Question

When a system is taken from state \[{\text{i}}\] to state \[{\text{f}}\] along the path \[iaf\], it is found that \[Q = 50{\text{ cal}}\] and \[W = 20{\text{ }}cal{\text{ }}\]. Along the path \[ibf\], \[Q = 36{\text{ cal}}\], \[W\] along the path \[ibf\] is:

A. \[{\text{6 cal}}\]
B. \[{\text{16 cal}}\]
C. \[{\text{66 cal}}\]
D. \[{\text{14 cal}}\]

Answer 1

Hint: In order to answer this question, we need to understand the first law of thermodynamics. First law of thermodynamics states that we know that both the total work done W and the total heat transfer \[Q\] to or from the system depend on the thermodynamics path. However, the difference \[Q - W\] is small for all paths between the given initial and final equilibrium states, and it is equal to the change in internal energy \[\Delta U\] of the system. Using this law and making some modification to the law we can get the answer.

Formula Used:
\[\Delta U = Q - W\]
Where, $\Delta U$ is the change in the internal energy of the system, $W$ is the work done by the system on the surrounding, $Q$is the heat supplied to the system on the surrounding.

Complete step by step answer:
First law states that whenever heat is being added in a system from the external source. Some of the energy stays with the system, and the rest of it gets consumed from work. The energy left in the system increases the internal energy. Internal energy is the total of your kinetic energy and potential energy. According to the first law of thermodynamics for the path \[iaf,\]
\[{Q_{iaf}} = \Delta {U_{iaf}} + {W_{iaf}}\]
Rearranging the terms,
\[\Delta {U_{iaf}} = {Q_{iaf}} - {W_{iaf}}\]

Here we know that,
\[{Q_{iaf}} = 50\]
\[{W_{iaf}} = 20\]
Substituting the values we get,
\[\Delta {U_{iaf}} = {Q_{iaf}} - {W_{iaf}}\]
\[ \Rightarrow \Delta {U_{iaf}} = 50 - 30\]
\[ \Rightarrow \Delta {U_{iaf}} = 30\]
For the path ibf,
\[{Q_{ibf}} = \Delta {U_{ibf}} + {W_{ibf}}\]

Since, \[\Delta {U_{ibf}} = \Delta {U_{iaf}}\] changes in internal energy are path independent.We know,
\[{W_{ibf}} = {Q_{ibf}} - \Delta {U_{ibf}}\]
Substituting the values we get,
\[{Q_{ibf}} = 36{\text{ cal}}\]
\[\Rightarrow \Delta {U_{ibf}} = 30{\text{ cal}}\]
\[ \Rightarrow {W_{ibf}} = 36 - 30\]
\[ \therefore {W_{ibf}} = 6{\text{ cal}}{\text{.}}\]

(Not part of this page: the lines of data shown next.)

From an optimization exercise on the open Yosys and OpenROAD flow, aimed at small area; shortcuts taken in it are not production practice.
Where RTL was checked, it was by simulation tests only, not by an equivalence proof against the original.
No functional check of the RTL was part of run 1.

==> flow/design.v (outline; a module is shown in full before it is edited, if it fits) <==
// module loop_engine: 366 lines
// module le_add: 18 lines
// module le_dstep: 10 lines
// module le_istep: 11 lines
// module le_shr: 16 lines
// module le_mul: 511 lines
module loop_engine (
    input  wire        clk,
    input  wire        rst_n,
    input  wire        cfg_we,
    input  wire [5:0]  cfg_addr,
    input  wire [15:0] cfg_wdata,
    input  wire        start,
    input  wire [19:0] vref,
    input  wire [19:0] vctl,
    input  wire [15:0] vin_sample,
    input  wire [15:0] ff_pred,
    input  wire [3:0]  n_active,
    input  wire        mem_dom,
    output wire        done,
    output wire [15:0] u_q,
    output wire [14:0] ipk,
    output wire [11:0] duty,
    output wire        sat_hi,
    output wire        sat_lo
);
  // ...
==> flow/run.sh <==
#!/bin/bash
# synth_recipe.tcl (not shown) runs the flow's synth.tcl, then flattens the netlist and writes it again
# the make line also repeats each setting of config.mk as NAME=value (left out here)
make -C /OpenROAD-flow-scripts/flow DESIGN_CONFIG=/design/flow/config.mk WORK_HOME=/design/flow/orfs CLKGATE_MAP_FILE= SYNTH_SCRIPT=/design/flow/synth_recipe.tcl finish
==> flow/config.mk <==
export PLATFORM = sky130hd
export DESIGN_NAME = loop_engine
export DESIGN_NICKNAME = loop_engine
export VERILOG_FILES = /design/flow/design.v
export SDC_FILE = /design/flow/constraint.sdc
export NUM_CORES = 4
export LEC_CHECK = 0
export ABC_AREA = 1
export CAP_MARGIN = 20
export CORE_MARGIN = 2
export CORE_UTILIZATION = 40
export CTS_BUF_LIST = sky130_fd_sc_hd__clkbuf_4
export CTS_CLUSTER_SIZE = 20
export SLEW_MARGIN = 20
==> flow/constraint.sdc <==
create_clock -name core_clock -period 50.0 [get_ports {clk}]
set_input_delay 10.0000 -clock core_clock [delete_from_list [all_inputs] [get_ports {clk}]]
set_output_delay 10.0000 -clock core_clock [all_outputs]
set_load 0.01 [all_outputs]
==> Flow_metrics.wiki, run 1 <==
{| class="wikitable"
! Metric !! Value
|-
| Std-Cell Core Area || 112500 sq um
|-
| Post-synth top cells || nand2_1, inv_1, o21ai_0, dfxtp_1, fa_1
|-
| Top-area cell type share of the netlist area || 27.93%
|-
| Post-Place Cells || 6968
|-
| Clock transition at the register clock pins on the worst setup and hold paths after CTS || 70 ps
|-
| Count of antenna diodes in the layout || 16
|-
| Count of multi-input combinational gates || 3620
|-
| Termination of the worst setup path || acc[32]
|-
| Most common library cell in the layout ignoring fill and taps || nand2_1
|-
| Average routed wire per standard cell || 20.10 um
|-
| Total number of nets in the final design || 6204
|-
| Number of global-route vias before repair || around 37000
|-
| Met3 routed wirelength || ~12 mm
|-
| Launching element of the worst setup path || kidx_r[0]
|-
| Clock buffer count from CTS || between 200 and 250
|-
| H-tree lvl count || 4
|-
| Share of final-layout standard cells stronger than drive strength 1 || 9.262%
|-
| Number of ports placed on the die boundary || 149
|-
| Final Core Density || 45.59%
|-
| Worst slew margin relative to its limit || around 29%
|-
| Area growth, synth to finish || 13.01%
|-
| Leading register cell type out of synthesis || dfxtp_1
|-
| Worst setup path category || reg -> reg
|-
| Tightest Pin Transition || 1065 ps
|-
| Total Routing Usage GR || 25.35%
|-
| Post-synthesis share of cell area spent on and, or, nand and nor gates || 16.42%
|-
| Number of antenna violations at the first check in global routing || 13
|-
| Outcome || timing/DRC/antenna clean
|-
| Number of stages on the worst hold path || 0
|-
| Uppermost layer routed || met4
|-
| Layout clock buffer count || 307
|}
What follows belongs to an exercise in optimizing a design on an open flow for small area, a short achievable clock period and few clock cycles; a production flow would make more cautious choices. Where RTL was checked, it was by simulation tests only, not by an equivalence proof against the original. The RTL of runs 1 and 2 was laid out without a check of its function. Power is estimated from default activity; no workload was simulated.

File: flow/config.mk
export PLATFORM = sky130hd
export DESIGN_NAME = qsc_decoder
export DESIGN_NICKNAME = qsc_decoder
export VERILOG_FILES = /design/flow/design.v
export SDC_FILE = /design/flow/constraint.sdc
export NUM_CORES = 4
export LEC_CHECK = 0
export CAP_MARGIN = 20
export CORE_MARGIN = 2
export CORE_UTILIZATION = 40
export CTS_CLUSTER_DIAMETER = 80
export CTS_CLUSTER_SIZE = 24
export SETUP_SLACK_MARGIN = 5
export SLEW_MARGIN = 20
File: flow/constraint.sdc
create_clock -name core_clock -period 12.0 [get_ports {clk}]
set_input_delay 2.4000 -clock core_clock [delete_from_list [all_inputs] [get_ports {clk}]]
set_output_delay 2.4000 -clock core_clock [all_outputs]
set_load 0.01 [all_outputs]
File: flow/design.v
module qsc_decoder (
    input  wire        clk,
    input  wire        rst,
    input  wire        cmd_valid,
    output wire        cmd_ready,
    input  wire [5:0]  cmd_width_m1,
    input  wire [5:0]  cmd_lines_m1,
    input  wire        cmd_hist_reset,
    input  wire [14:0] cmd_nbytes,
    input  wire [7:0]  cmd_fill,
    input  wire        in_valid,
    output wire        in_ready,
    input  wire [7:0]  in_data,
    output wire        out_valid,
    input  wire        out_ready,
    output wire [7:0]  out_pix,
    output wire        done,
    output wire [2:0]  status
);
    localparam [2:0] ST_OK       = 3'd0;
    localparam [2:0] ST_SHORT    = 3'd1;
    localparam [2:0] ST_TRAILING = 3'd2;
    localparam [2:0] ST_SYNTAX   = 3'd7;
    localparam [2:0] S_IDLE = 3'd0;    
    localparam [2:0] S_DEC  = 3'd1;    
    localparam [2:0] S_ERR  = 3'd2;    
    localparam [2:0] S_TAIL = 3'd3;    
    localparam [2:0] S_FIN  = 3'd4;    
    integer i;
    reg [2:0]  state;
    reg        cmd_ready_r;
    reg        in_ready_r;
    reg        done_r;
    reg        done_pend;          
    reg [2:0]  stat;
    reg [5:0]  w_m1;
    reg [5:0]  l_m1;
    reg [7:0]  fill_val;
    reg [14:0] bytes_left;         
    reg [5:0]  j;
    reg [5:0]  ln;
    reg        zero_line;          
    reg [7:0]  a_r, b_r, c_r;
    reg [1:0]  qb_r;               
    reg [2:0]  kc [0:3];           
    reg [7:0]  r0;
    reg [7:0]  s32 [0:31];
    reg [7:0]  s16 [0:15];
    reg [7:0]  s8  [0:7];
    reg [7:0]  s4  [0:3];
    reg [7:0]  s2  [0:1];
    reg [7:0]  s1;
    reg [13:0] acc [0:15];         
    reg [5:0]  cnt_n [0:15];       
    reg [2:0]  kr [0:15];          
    reg [15:0] cv;                 
    reg [3:0]  lctx;               
    reg [13:0] l_a;
    reg [5:0]  l_n;
    reg        l_v;
    reg [4:0]  ri;
    reg        in_run;             
    reg        after_run;          
    reg        run_is_rem;         
    reg [5:0]  run_left;           
    reg [39:0] bb;                 
    reg [5:0]  nbits;              
    reg [7:0]  ibyte;
    reg        ibyte_v;
    reg        ov;
    reg        ofill;              
    function [1:0] qz;
        input [7:0] d;
        begin
            if (d == 8'd0)       qz = 2'd0;
            else if (d <= 8'd3)  qz = 2'd1;
            else if (d <= 8'd15) qz = 2'd2;
            else                 qz = 2'd3;
        end
    endfunction
    function [7:0] absdiff;
        input [7:0] x;
        input [7:0] y;
        begin
            absdiff = (x > y) ? (x - y) : (y - x);
        end
    endfunction
    function [7:0] med;
        input [7:0] a;
        input [7:0] b;
        input [7:0] c;
        reg ab, ca, cb, ac, bc;
        begin
            ab = (a > b);
            ca = (c >= a);
            cb = (c >= b);
            ac = (a >= c);
            bc = (b >= c);
            if (ca && cb)      med = ab ? b : a;       
            else if (ac && bc) med = ab ? a : b;       
            else               med = a + b - c;
        end
    endfunction
    function [3:0] jtab;
        input [4:0] r;
        begin
            case (r)
                5'd0,  5'd1,  5'd2,  5'd3:  jtab = 4'd0;
                5'd4,  5'd5,  5'd6,  5'd7:  jtab = 4'd1;
                5'd8,  5'd9,  5'd10, 5'd11: jtab = 4'd2;
                5'd12, 5'd13, 5'd14, 5'd15: jtab = 4'd3;
                5'd16, 5'd17:               jtab = 4'd4;
                5'd18, 5'd19:               jtab = 4'd5;
                5'd20, 5'd21:               jtab = 4'd6;
                5'd22, 5'd23:               jtab = 4'd7;
                5'd24:                      jtab = 4'd8;
                5'd25:                      jtab = 4'd9;
                5'd26:                      jtab = 4'd10;
                5'd27:                      jtab = 4'd11;
                5'd28:                      jtab = 4'd12;
                5'd29:                      jtab = 4'd13;
                5'd30:                      jtab = 4'd14;
                default:                    jtab = 4'd15;
            endcase
        end
    endfunction
    function [2:0] kfor;
        input [13:0] av;
        input [5:0]  nv;
        integer kk;
        begin
            kfor = 3'd7;
            for (kk = 6; kk >= 0; kk = kk - 1)
                if (({8'd0, nv} << kk) >= av) kfor = kk[2:0];
        end
    endfunction
    function [8:0] add8;
        input [7:0] x;
        input [7:0] y;
        input       ci;
        reg [7:0] g, p, gg, pp, g2, p2;
        reg [8:0] c;
        integer n, d;
        begin
            g = x & y;
            p = x ^ y;
            gg = g;
            pp = p;
            for (d = 1; d < 8; d = d * 2) begin
                g2 = gg;
                p2 = pp;
                for (n = d; n < 8; n = n + 1) begin
                    g2[n] = gg[n] | (pp[n] & gg[n - d]);
                    p2[n] = pp[n] & pp[n - d];
                end
                gg = g2;
                pp = p2;
            end
            c[0] = ci;
            for (n = 0; n < 8; n = n + 1) c[n + 1] = gg[n] | (pp[n] & ci);
            add8 = {c[8], p ^ c[7:0]};
        end
    endfunction
    function [7:0] addm;
        input [7:0] p;
        input [7:0] mv;
        reg [8:0] r;
        begin
            r = add8(p, {1'b0, mv[7:1]} ^ {8{mv[0]}}, 1'b0);
            addm = r[7:0];
        end
    endfunction
    wire       flat = (a_r == b_r) && (b_r == c_r);
    wire [8:0] dac  = {1'b0, a_r} - {1'b0, c_r};
    wire       le3  = dac[8] ? ((dac[8:2] == 7'h7f) && (dac[1:0] != 2'd0)) : (dac[8:2] == 7'd0);
    wire       le15 = dac[8] ? ((dac[8:4] == 5'h1f) && (dac[3:0] != 4'd0)) : (dac[8:4] == 5'd0);
    wire [1:0] qa   = (a_r == c_r) ? 2'd0 : le3 ? 2'd1 : le15 ? 2'd2 : 2'd3;
    wire [3:0] ctx  = {qb_r, qa};
    wire       hit  = l_v && (lctx == ctx);
    wire       cvx  = cv[ctx];
    wire [2:0] k_l  = kfor(l_a, l_n);
    reg  [2:0] kq [0:3];           
    always @(*) begin
        for (i = 0; i < 4; i = i + 1)
            kq[i] = (l_v && lctx == {qb_r, i[1:0]}) ? k_l : kc[i];
    end
    wire [2:0] k    = kq[qa];
    wire [13:0] a_cur = hit ? l_a : cvx ? acc[ctx] : 14'd4;
    wire [5:0]  n_cur = hit ? l_n : cvx ? cnt_n[ctx] : 6'd1;
    wire [7:0] pred = med(a_r, b_r, c_r);
    reg [4:0]  q;
    reg [39:0] v;
    always @(*) begin
        v = bb;
        q = 5'd0;
        if (v[39:24] == 16'd0) begin q[4] = 1'b1; v = {v[23:0], 16'd0}; end
        if (v[39:32] == 8'd0)  begin q[3] = 1'b1; v = {v[31:0], 8'd0};  end
        if (v[39:36] == 4'd0)  begin q[2] = 1'b1; v = {v[35:0], 4'd0};  end
        if (v[39:38] == 2'd0)  begin q[1] = 1'b1; v = {v[37:0], 2'd0};  end
        if (v[39] == 1'b0)     begin q[0] = 1'b1; v = {v[38:0], 1'd0};  end
    end
    wire        z24  = (bb[39:16] == 24'd0);   
    wire        esc  = (q == 5'd23);
    wire [7:0]  t    = v[38:31];               
    wire        sel_m1 = at_top && !rbit;
    wire [4:0]  qe     = sel_m1 ? q - 5'd1 - {1'b0, jr} : q;
    wire        comb   = sel_m1 && (rem == 15'd0) && (bb[39:17] != 23'd0);    
    reg [7:0]  m_k   [0:7];
    reg [7:0]  ovf_k;
    reg [15:0] qt;
    integer kk;
    always @(*) begin
        qt = {3'd0, qe, t};
        for (kk = 0; kk < 8; kk = kk + 1) begin
            m_k[kk]   = qt[(8 - kk) +: 8];
            ovf_k[kk] = (qt >> (8 - kk)) > 16'd255;
        end
    end
    wire [7:0]  m     = esc ? t : m_k[k];
    wire        movf  = !esc && ovf_k[k];
    wire [7:0]  pix   = addm(pred, m);
    wire [5:0]  len_r = {1'b0, q} + 6'd1 + (esc ? 6'd8 : {3'd0, k});
    wire [5:0]  need_r = z24 ? 6'd24 : len_r;
    wire        more   = ibyte_v || (bytes_left != 15'd0);
    reg [22:0] okpos;              
    always @(*) begin
        for (i = 0; i < 23; i = i + 1) okpos[22 - i] = (nbits >= i + 8);
    end
    wire        r_ok   = (nbits >= 6'd32) || ((bb[39:17] & okpos) != 23'd0) ||
                         (z24 && nbits >= 6'd24) || !more;
    wire        r_short  = (nbits < need_r);
    wire        r_syntax = z24 || movf;
    wire [8:0]  a_lo  = add8(a_cur[7:0], m, 1'b0);
    wire [6:0]  a_hi1 = {1'b0, a_cur[13:8]} + 7'd1;
    wire [14:0] a_sum = {a_lo[8] ? a_hi1 : {1'b0, a_cur[13:8]}, a_lo[7:0]};
    wire        halve = (n_cur == 6'd63);
    wire [13:0] a_new = halve ? a_sum[14:1] : a_sum[13:0];
    wire [5:0]  n_new = halve ? 6'd32 : n_cur + 6'd1;
    wire [3:0]  jr     = jtab(ri);
    wire        rbit   = bb[39];
    wire [14:0] rem    = bb[38:24] >> (4'd15 - jr);
    wire [5:0]  need_run = rbit ? 6'd1 : 6'd1 + {2'd0, jr};
    wire        u_ok   = (nbits >= need_run) || !more;
    wire        u_short = (nbits < need_run);
    wire [6:0]  left   = {1'b0, w_m1} - {1'b0, j} + 7'd1;    
    wire        full   = (jr <= 4'd6) && ((7'd1 << jr) <= left);
    wire [6:0]  chunk_cnt = full ? (7'd1 << jr) : left;
    wire        u_syntax = !rbit && ({8'd0, rem} >= {8'd0, left});
    wire out_free = !ov || out_ready;
    wire in_fill = (run_left != 6'd0);
    wire at_top  = !in_fill && (in_run || (flat && !after_run));
    wire regular = !in_fill && !at_top;
    wire top_run = at_top && !comb;        
    wire dec_reg = regular || comb;        
    wire go    = (state == S_DEC) && out_free && !done_pend &&
                 (in_fill || (at_top ? (u_ok && (!comb || r_ok)) : r_ok));
    wire fail  = top_run ? (u_short || u_syntax) : dec_reg ? (r_short || r_syntax) : 1'b0;
    wire [2:0] fail_stat = (top_run ? u_short : r_short) ? ST_SHORT : ST_SYNTAX;
    wire no_pix = top_run && !rbit && (rem == 15'd0) && !u_short && !u_syntax;
    wire emit  = go && !no_pix;
    wire [7:0] value = dec_reg ? pix : a_r;
    wire [5:0] len = in_fill ? 6'd0 : top_run ? need_run : len_r;
    wire last_j    = (j == w_m1);
    wire last_line = (ln == l_m1);
    wire [5:0] dsel = w_m1 - 6'd1;
    wire [7:0] in32 = r0;
    wire [7:0] in16 = dsel[5] ? s32[31] : in32;
    wire [7:0] in8  = dsel[4] ? s16[15] : in16;
    wire [7:0] in4  = dsel[3] ? s8[7]   : in8;
    wire [7:0] in2  = dsel[2] ? s4[3]   : in4;
    wire [7:0] in1  = dsel[1] ? s2[1]   : in2;
    wire [7:0] tap  = dsel[0] ? s1      : in1;
    wire       w1     = (w_m1 == 6'd0);
    wire [7:0] up     = (zero_line && !last_j) ? 8'd0 : tap;    
    wire [7:0] b_next = w1 ? value : up;
    wire [1:0] qb_n   = last_j ? 2'd0 : qz(absdiff(up, b_r));
    wire       acc_go = cmd_valid && cmd_ready_r;
    wire [1:0] qb_sel = acc_go ? 2'd0 : emit ? qb_n : qb_r;
    reg  [2:0] kc_n [0:3];
    always @(*) begin
        for (i = 0; i < 4; i = i + 1) begin
            if (acc_go && cmd_hist_reset)             kc_n[i] = 3'd2;
            else if (l_v && lctx == {qb_sel, i[1:0]}) kc_n[i] = k_l;
            else if (cv[{qb_sel, i[1:0]}])            kc_n[i] = kr[{qb_sel, i[1:0]}];
            else                                      kc_n[i] = 3'd2;
        end
    end
    wire fill_go = (state == S_ERR) && out_free;
    wire        merge  = ibyte_v && (nbits <= 6'd32);
    wire [39:0] bbm    = merge ? (bb | ({ibyte, 32'd0} >> nbits)) : bb;
    wire [5:0]  nbm    = merge ? nbits + 6'd8 : nbits;
    wire [5:0]  ulen   = go ? len : 6'd0;
    wire        in_hs  = in_valid && in_ready_r;
    wire        pix_out = emit || fill_go;
    assign cmd_ready = cmd_ready_r;
    assign in_ready  = in_ready_r;
    assign out_valid = ov;
    assign out_pix   = ofill ? fill_val : r0;
    assign done      = done_r;
    assign status    = stat;
    wire [14:0] bl_n = bytes_left - (in_hs ? 15'd1 : 15'd0);
    wire        ib_n = in_hs ? 1'b1 : (merge ? 1'b0 : ibyte_v);
    wire [5:0]  nb_n = nbm - ulen;
    always @(posedge clk) begin
        if (l_v) begin
            acc[lctx]   <= l_a;
            cnt_n[lctx] <= l_n;
            kr[lctx]    <= k_l;
        end
        for (i = 0; i < 4; i = i + 1) kc[i] <= kc_n[i];
        qb_r <= qb_sel;
        if (emit) begin
            r0 <= value;
            s32[0] <= in32;
            for (i = 1; i < 32; i = i + 1) s32[i] <= s32[i - 1];
            s16[0] <= in16;
            for (i = 1; i < 16; i = i + 1) s16[i] <= s16[i - 1];
            s8[0] <= in8;
            for (i = 1; i < 8; i = i + 1) s8[i] <= s8[i - 1];
            s4[0] <= in4;
            for (i = 1; i < 4; i = i + 1) s4[i] <= s4[i - 1];
            s2[0] <= in2;
            s2[1] <= s2[0];
            s1 <= in1;
        end
        if (pix_out) ofill <= fill_go || fail;
        if (in_hs)   ibyte <= in_data;
        if (rst) begin
            state       <= S_IDLE;
            cmd_ready_r <= 1'b1;
            in_ready_r  <= 1'b0;
            done_r      <= 1'b0;
            done_pend   <= 1'b0;
            stat        <= ST_OK;
            ov          <= 1'b0;
            ibyte_v     <= 1'b0;
            bytes_left  <= 15'd0;
        end else begin
            done_r <= 1'b0;
            if (pix_out)        ov <= 1'b1;
            else if (out_ready) ov <= 1'b0;
            bytes_left <= bl_n;
            if (l_v) cv[lctx] <= 1'b1;
            case (state)
                S_IDLE: begin
                    in_ready_r <= 1'b0;
                end
                S_DEC: begin
                    ibyte_v    <= ib_n;
                    bb         <= bbm << ulen;
                    nbits      <= nb_n;
                    in_ready_r <= (bl_n != 15'd0) && (!ib_n || nb_n <= 6'd32);
                    if (go) begin
                        if (in_fill) begin
                            run_left <= run_left - 6'd1;
                            if (run_left == 6'd1 && run_is_rem) after_run <= 1'b1;
                        end else if (top_run) begin
                            if (rbit) begin
                                in_run     <= 1'b1;
                                run_is_rem <= 1'b0;
                                run_left   <= chunk_cnt[5:0] - 6'd1;
                                if (full && ri != 5'd31) ri <= ri + 5'd1;
                            end else begin
                                in_run     <= 1'b0;
                                run_is_rem <= 1'b1;
                                if (ri != 5'd0) ri <= ri - 5'd1;
                                if (rem <= 15'd1) after_run <= 1'b1;
                                if (rem != 15'd0) run_left <= rem[5:0] - 6'd1;
                            end
                        end else begin
                            after_run <= 1'b0;
                            if (comb) begin
                                in_run <= 1'b0;
                                if (ri != 5'd0) ri <= ri - 5'd1;
                            end
                            lctx <= ctx;
                            l_a  <= a_new;
                            l_n  <= n_new;
                            l_v  <= 1'b1;
                        end
                        if (emit) begin
                            b_r <= w1 ? value : up;
                            a_r <= (last_j && !w1) ? up : value;
                            c_r <= !last_j ? b_r : w1 ? value : up;
                            if (last_j) begin
                                j         <= 6'd0;
                                ln        <= ln + 6'd1;
                                zero_line <= 1'b0;
                                in_run    <= 1'b0;
                                after_run <= 1'b0;
                                run_left  <= 6'd0;
                            end else begin
                                j   <= j + 6'd1;
                            end
                        end
                        if (fail) begin
                            stat <= fail_stat;
                            if (last_j && last_line) state <= S_FIN;
                            else                     state <= S_ERR;
                            in_ready_r <= (bl_n != 15'd0);
                        end else if (emit && last_j && last_line) begin
                            state       <= S_TAIL;
                            cmd_ready_r <= (bl_n == 15'd0);
                        end
                    end
                    if (done_pend && out_free) begin
                        done_r    <= 1'b1;
                        done_pend <= 1'b0;
                    end
                end
                S_ERR: begin
                    in_ready_r <= (bl_n != 15'd0);
                    if (fill_go) begin
                        if (last_j) begin
                            j  <= 6'd0;
                            ln <= ln + 6'd1;
                            if (last_line) state <= S_FIN;
                        end else begin
                            j <= j + 6'd1;
                        end
                    end
                end
                S_TAIL: begin
                    in_ready_r <= (bl_n != 15'd0);
                    stat <= (bytes_left != 15'd0 || ibyte_v || nbits >= 6'd8 || bb != 40'd0) ?
                            ST_TRAILING : ST_OK;
                    if (bl_n == 15'd0 && out_free) begin
                        done_r      <= 1'b1;
                        cmd_ready_r <= 1'b1;
                        state       <= S_IDLE;
                    end else begin
                        cmd_ready_r <= 1'b0;
                        state       <= S_FIN;
                    end
                end
                S_FIN: begin
                    in_ready_r <= (bl_n != 15'd0);
                    if (bl_n == 15'd0 && out_free) begin
                        done_r      <= 1'b1;
                        cmd_ready_r <= 1'b1;
                        state       <= S_IDLE;
                    end
                end
                default: state <= S_IDLE;
            endcase
            if (cmd_valid && cmd_ready_r) begin
                cmd_ready_r <= 1'b0;
                if (state == S_TAIL && !out_free) done_pend <= 1'b1;
                w_m1       <= cmd_width_m1;
                l_m1       <= cmd_lines_m1;
                fill_val   <= cmd_fill;
                bytes_left <= cmd_nbytes;
                in_ready_r <= (cmd_nbytes != 15'd0);
                ibyte_v    <= 1'b0;
                bb         <= 40'd0;
                nbits      <= 6'd0;
                j          <= 6'd0;
                ln         <= 6'd0;
                in_run     <= 1'b0;
                after_run  <= 1'b0;
                run_left   <= 6'd0;
                zero_line  <= cmd_hist_reset;
                if (cmd_hist_reset) begin
                    a_r <= 8'd0;
                    b_r <= 8'd0;
                    c_r <= 8'd0;
                    cv  <= 16'd0;
                    l_v <= 1'b0;
                    ri  <= 5'd0;
                end
                state <= S_DEC;
            end
        end
    end
endmodule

Hence, the correct option is (A).

Note: It should be remembered that there are four main laws of thermodynamics, but in most cases, we only need the first three. In addition to this, the potential of molecular networks and every other minute detail of its design can be studied using thermodynamics. When heat is supplied to the system, then \[\Delta Q\] is positive and when heat is withdrawn from the system, \[\Delta Q\] is negative.